After initial review of identifying that out of 1903 restaurants and only having 12 Filipino Restaurants, we have established that only 0.63% of the total restaurants are Filipino Restaurants. Although at this point we know that there is a low density against other filipino restaurant. After clustering we have identified 5 cluster, but after further analysis, Filipino Restaurant does not often appear within the top 5 most common restaurants. We furthered our analysis by filtering our database using the neighborhoods that only contain Filipino Restaurants and discovered that Filipino Restaurants are within clusters 0 and 2. This does not imply that those clusters 0 and 2 are actually optimal locations for a new restaurant, the Purpose of this analysis was to only provide info on areas within 10 miles of New York City but this analysis did discover that Filipino Restaurants are not abundant within the area only consisting 0.63% of the total restaurants. 

Listed neighborhoods should therefor be only considered as a starting point of a much more detailed analysis on finding a suitable location for a Filipino Restaurant which has not only no nearby same categorical competition but also other factors taken into account and all other relevant conditions met.

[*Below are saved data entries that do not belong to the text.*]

==> src/rtl/shift_pkg.sv <==
package shift_pkg;

  // Strobes from the decode to every slice datapath
  typedef struct packed {
    logic moveLeft;   // select the lower neighbour's bit for the low position
    logic moveRight;  // select the upper neighbour's bit for the high position
    logic edgeFill;   // value entering the top of the word on a right move
  } shift_strobe_t;

endpackage

==> src/rtl/shift_ctrl.sv <==
module shift_ctrl
  import shift_pkg::*;
(
  input  logic          shiftRight,
  input  logic          arithMode,
  input  logic          wordMsb,
  output shift_strobe_t strobe
);

  always_comb begin
    strobe.moveRight = shiftRight;
    strobe.moveLeft  = ~shiftRight;
    // a left move never repeats the sign, so only right moves use the mode
    strobe.edgeFill  = shiftRight & arithMode & wordMsb;
  end

endmodule

==> src/rtl/shift_slice2.sv <==
module shift_slice2
  import shift_pkg::*;
(
  input  shift_strobe_t strobe,
  input  logic [1:0]    dataIn,
  input  logic          fillFromLeft,
  input  logic          fillFromRight,
  output logic [1:0]    dataOut,
  output logic          spillLeft,
  output logic          spillRight
);

  always_comb begin
    if (strobe.moveRight) begin
      dataOut = {fillFromLeft, dataIn[1]};
    end else begin
      dataOut = {dataIn[0], fillFromRight};
    end
    spillLeft  = strobe.moveLeft  & dataIn[1];
    spillRight = strobe.moveRight & dataIn[0];
  end

endmodule

==> src/rtl/chain_shifter.sv <==
module chain_shifter
  import shift_pkg::*;
#(
  parameter int unsigned NUM_SLICES = 4
) (
  input  logic [2*NUM_SLICES-1:0] dataIn,
  input  logic                    shiftRight,
  input  logic                    arithMode,
  output logic [2*NUM_SLICES-1:0] dataOut,
  output logic                    spillLeft,
  output logic                    spillRight
);

  localparam int unsigned WIDTH = 2 * NUM_SLICES;
  localparam int unsigned TOP   = WIDTH - 1;

  shift_strobe_t strobe;
  logic [NUM_SLICES-1:0] sliceSpillL;
  logic [NUM_SLICES-1:0] sliceSpillR;

  shift_ctrl ctrl_i (
    .shiftRight (shiftRight),
    .arithMode  (arithMode),
    .wordMsb    (dataIn[TOP]),
    .strobe     (strobe)
  );

  for (genvar k = 0; k < NUM_SLICES; k++) begin : g_slice
    logic fromLeft;
    logic fromRight;

    if (k == NUM_SLICES - 1) begin : g_top_end
      assign fromLeft = strobe.edgeFill;
    end else begin : g_top_link
      assign fromLeft = sliceSpillR[k+1];
    end

    if (k == 0) begin : g_low_end
      assign fromRight = 1'b0;
    end else begin : g_low_link
      assign fromRight = sliceSpillL[k-1];
    end

    shift_slice2 slice_i (
      .strobe        (strobe),
      .dataIn        (dataIn[2*k+1 -: 2]),
      .fillFromLeft  (fromLeft),
      .fillFromRight (fromRight),
      .dataOut       (dataOut[2*k+1 -: 2]),
      .spillLeft     (sliceSpillL[k]),
      .spillRight    (sliceSpillR[k])
    );
  end

  assign spillLeft  = sliceSpillL[NUM_SLICES-1];
  assign spillRight = sliceSpillR[0];

  // Relations between the word ends and the chained slices
  always_comb begin
    if (!shiftRight) begin
      AST_LEFT_LOW_ZERO: assert (dataOut[0] == 1'b0);
      AST_LEFT_SPILL_TOP: assert (spillLeft == dataIn[TOP]);
      AST_LEFT_NO_RSPILL: assert (spillRight == 1'b0);
    end else begin
      AST_RIGHT_SPILL_LOW: assert (spillRight == dataIn[0]);
      AST_RIGHT_NO_LSPILL: assert (spillLeft == 1'b0);
      if (arithMode) begin
        AST_SIGN_HELD: assert (dataOut[TOP] == dataIn[TOP]);
      end else begin
        AST_RIGHT_TOP_ZERO: assert (dataOut[TOP] == 1'b0);
      end
    end
    AST_ONE_SPILL: assert ($onehot0({spillLeft, spillRight}));
  end

endmodule

==> config.mk <==
export PLATFORM = sky130hd
export DESIGN_NAME = chain_shifter
export DESIGN_NICKNAME = d
export VERILOG_FILES = /design/src/rtl/shift_pkg.sv /design/src/rtl/shift_ctrl.sv /design/src/rtl/shift_slice2.sv /design/src/rtl/chain_shifter.sv
export SDC_FILE = /design/constraint.sdc
export NUM_CORES = 1
export LEC_CHECK = 0
export CAP_MARGIN = 25
export CORE_AREA = 5 5 42 44
export DETAILED_ROUTE_END_ITERATION = 16
export DIE_AREA = 0 0 47 49
export SKIP_LAST_GASP = 1
export SYNTH_ARGS = -nofsm -noshare
export SYNTH_HDL_FRONTEND = slang
export SYNTH_HIERARCHICAL = 1
export SYNTH_SLANG_ARGS = --single-unit
==> constraint.sdc <==
create_clock -name vclk -period 1.8
set_input_delay 0.36 -clock vclk [all_inputs]
set_output_delay 0.36 -clock vclk [all_outputs]
set_load 0.01 [all_outputs]
**Yosys cells after proc, flatten, opt, wreduce, memory -nomap -nowiden**

Index checks and enable logic that the tools add are counted.

- Flip-flop bits (word level): 0
- Output and inout bits: 10
- Logic and storage cells: 15

- Multiplexer cells: 4
- Bitwise gates (word level): 11

Operator list:

| cell | count |
|---|---|
| $and A1 B1 Y1 | 10 |
| $mux W2 | 4 |
| $not A1 Y1 | 1 |

**Depth between registers and ports, before layout**

- Depth after elaboration: 3
- Gate-level depth with buffers: 3
- Gate-level depth less buffers: 3

**By module**

The synthesis kept the hierarchy.

By module, submodules not included:

| module | instances | cells an instance | area an instance (um^2) | seq. area each (um^2) |
|---|---|---|---|---|
| shift_slice2 | 4 | 4 | 36.3 | 0.0 |
| shift_ctrl | 1 | 3 | 17.5 | 0.0 |
| chain_shifter | 1 | 1 | 3.8 | 0.0 |

**Worst setup path before layout**

No wires, ideal clock.

- Kind: input to output
- From: input port shiftRight
- To: output port dataOut[1]
- Arrival: 953 ps
- Data required time: 1440 ps
- Setup slack: 487 ps
- Stages on the path: 3
- Cells stage by stage: buf_4 and2_2 mux2_2

- Cells in the longest elaborated chain, start to end: 2

RTL lines:

| what | RTL line | RTL |
|---|---|---|
| start, declared | chain_shifter.sv:7 | `input logic shiftRight,` |
| $and A1 B1 Y1 | shift_slice2.sv:20 | `spillRight = strobe.moveRight & dataIn[0];` |
| via g_slice[0].fromLeft | chain_shifter.sv:29 | `logic fromLeft;` |
| $mux W2 | shift_slice2.sv:14 | `if (strobe.moveRight) begin` |
| end, declared | chain_shifter.sv:9 | `output logic [2*NUM_SLICES-1:0] dataOut,` |

The timed path passes the listed nets, and every way through them passes these cells.

**Worst setup path after layout**

- From: input port dataIn[2]
- To: output port dataOut[1]

- Cells in the longest elaborated chain, start to end: 2

RTL lines:

| what | RTL line | RTL |
|---|---|---|
| start, declared | chain_shifter.sv:6 | `input logic [2*NUM_SLICES-1:0] dataIn,` |
| $and A1 B1 Y1 | shift_slice2.sv:20 |  |
| via g_slice[0].fromLeft | chain_shifter.sv:29 |  |
| $mux W2 | shift_slice2.sv:14 |  |

The timed path passes the listed nets, and every way through them passes these cells.

==> results.txt <==
outcome -> complete, but fails checks
failing checks -> setup timing
I/O pin count -> 20
fin crit period -> 1800 ps
cell area after synthesis -> 166 sq um
Seq pwr share -> 0%
endpoints failing setup -> 1
worst hold stages -> 4
Initial Util -> 11.9%
largest net degree at the start of global routing -> 10
Distinct cells, synth -> 7
CORE AREA -> 1400 sq um
Post-Syn Nets -> 30
Seq/Total Area, Yosys -> 0%
Worst setup SP type -> primary input
Yosys Warn Count -> 6
switching fraction of total power -> 34.7%
VDD IR-drop max -> 0.0866 mV
internal power -> 0.0555 mW
Global Route met1 Usage -> 6.09%
Power per Cell Area -> 224 nW/um^2
logic gate share of total power -> 100.0%
Setup WS post-layout -> -0.779 ps
CLK BUF -> 0
PortBufs -> 20
required time worst endpoint -> 1440 ps
initial antenna violation count -> 0
GRT Max-Usage Layer -> met2
HPWL Detailed -> 447 um
CP Max Fanout -> 2
gr ovfl total -> 0
Sw Pwr -> 0.0296 mW
design area -> 380 sq um
die footprint -> 2300 sq um
synthesis-to-finish area growth -> 129%
post-synthesis average cell area -> 8.32 sq um
fmax -> 0.555 GHz
Slew Limit Fails -> 0
FP Rows -> 14
CTS Hold Buffers Added -> 0
vias per cell -> 3.64
first-pass GRT wire length -> 793 um
NumNets Final -> 54
die height -> 49 um
clock share of power -> 0%
Seq cells -> 0
GR Util met2 -> 6.56%
Final period util -> 100%
FF+latch area -> 0 sq um
Routed Antenna Nets -> 0
Worst setup EP type -> output port
DRC viols -> 0
vias -> 211
Crit path arrival time -> 1440 ps
DRT iter0 DRCs -> 0
leakage -> 0.179 nW
gpl congestion -> 0.625
Mapped Cells -> 20
final WL -> 504 um
dpl cell area -> 402 sq um
RSZ-0062 raised after global routing -> yes
Max-cap violations -> 0
DIE WIDTH -> 47 um
n_diodes -> 0
Hold Fails Final Rpt -> 0
M3 GR Usage -> 1.11%
Total GRT Usage -> 4.21%
Crit Path Class -> in -> out
Core Util, Final -> 27.1%
first drt pass iteration count -> 1
vias in the first global route -> 195
layout cells sized above 1 -> 45.2%
WL/cell -> 8.69 um
Hold Crit Class -> in -> out
kinds of logic after synthesis:
family | share of synthesized area, %
AND/OR/NAND/NOR | 36.8
multiplexers | 54.1
buffers and inverters | 6.77
other | 2.25
what timing repair did:
action | in CTS | in global routing
gates resized for setup | 23 | 3
endpoints found under the setup margin | 10 | 3
buffers inserted | 0 | 0
power groups by stage:
stage	Clock (mW)	Sequential [mW]	Combinational [mW]
6_report	0	0	0.0851
5_1_grt	0	0	0.0932
4_1_cts	0	0	0.0870
3_5_place_dp	0	0	0.0985
3_3_place_gp	0	0	0.0985
2_1_floorplan	0	0	0.0380
worst paths after layout:
kind / start / slack [ps] / endpoint
setup / recovery: dataIn[2] / -0.8 / dataOut[1]
hold / removal: shiftRight / 1370 / dataOut[3]
cell type report:
class	instances	area, sq um
fillers	176	1020
repair buffers	23	201
multi-input cells	18	155
well taps	16	20.0
inverters	1	3.75
cell usage in the layout (no fill, tap or decap):
| cell type | Yosys | layout |
|---|---|---|
| clkdlybuf4s50_1 | 0 | 9 |
| and2_1 | 4 | 4 |
| buf_4 | 1 | 2 |
| dlygate4sd2_1 | 0 | 4 |
| inv_1 | 1 | 1 |
| and3_1 | 1 | 1 |
| clkbuf_2 | 0 | 1 |
| buf_2 | 0 | 3 |
| clkdlybuf4s15_1 | 0 | 3 |
| mux2_2 | 8 | 8 |
| and2_2 | 4 | 4 |
| buf_6 | 0 | 1 |
| conb_1 | 1 | 1 |
stage by stage:
step	setup TNS (ps)	instances	hold WS [ps]	total power [mW]	worst slack (ps)
after global placement	-3440	58	1770	0.0985	-431
after global routing	-43.9	58	1410	0.0932	-43.9
after floorplan	0	20	864	0.0380	487
after detailed placement	-3450	58	1780	0.0985	-434
final	-0.779	58	1370	0.0851	-0.779
after CTS	-56.1	58	1380	0.0870	-56.1
worst max-delay path: stages:
cell and delay [ps]:
clkdlybuf4s50_1 410, and2_2 190, mux2_2 250, clkdlybuf4s15_1 230
synth_stat cells:
| cell | count | area share [%] |
|---|---|---|
| and2_1 | 4 | 15 |
| and2_2 | 4 | 18 |
| and3_1 | 1 | 3.8 |
| buf_4 | 1 | 4.5 |
| conb_1 | 1 | 2.3 |
| inv_1 | 1 | 2.3 |
| mux2_2 | 8 | 54 |
layer usage:
| layer | wire length [um] | vias to the layer above |
|---|---|---|
| met1 | 193 | 85 |
| met4 | 0 | 0 |
| met5 | 0 | - |
| met3 | 124 | 0 |
| li1 | - | 109 |
| met2 | 186 | 17 |
(Power assumes the default switching activity.)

## Conclusion <a name="conclusion"></a>

The purpose of this project was to identify areas within a 10 mile radius of New York City that shows a low number of Filipino restaurants. It is evident that within that radius there is an abundance of restaurants, but the project outlines that there is only a handful of Filipino Restaurants. In order for stakeholders to find the optimal location, they must further look into the listed neighborhoods above based on specific characteristics of neighborhoods and locations in every recommended neighborhood. Stakeholders must also take into account additional factors like attractiveness of each location foot traffic, proximity to public transport, real estate prices, socioeconomic factors and culture of neighborhood.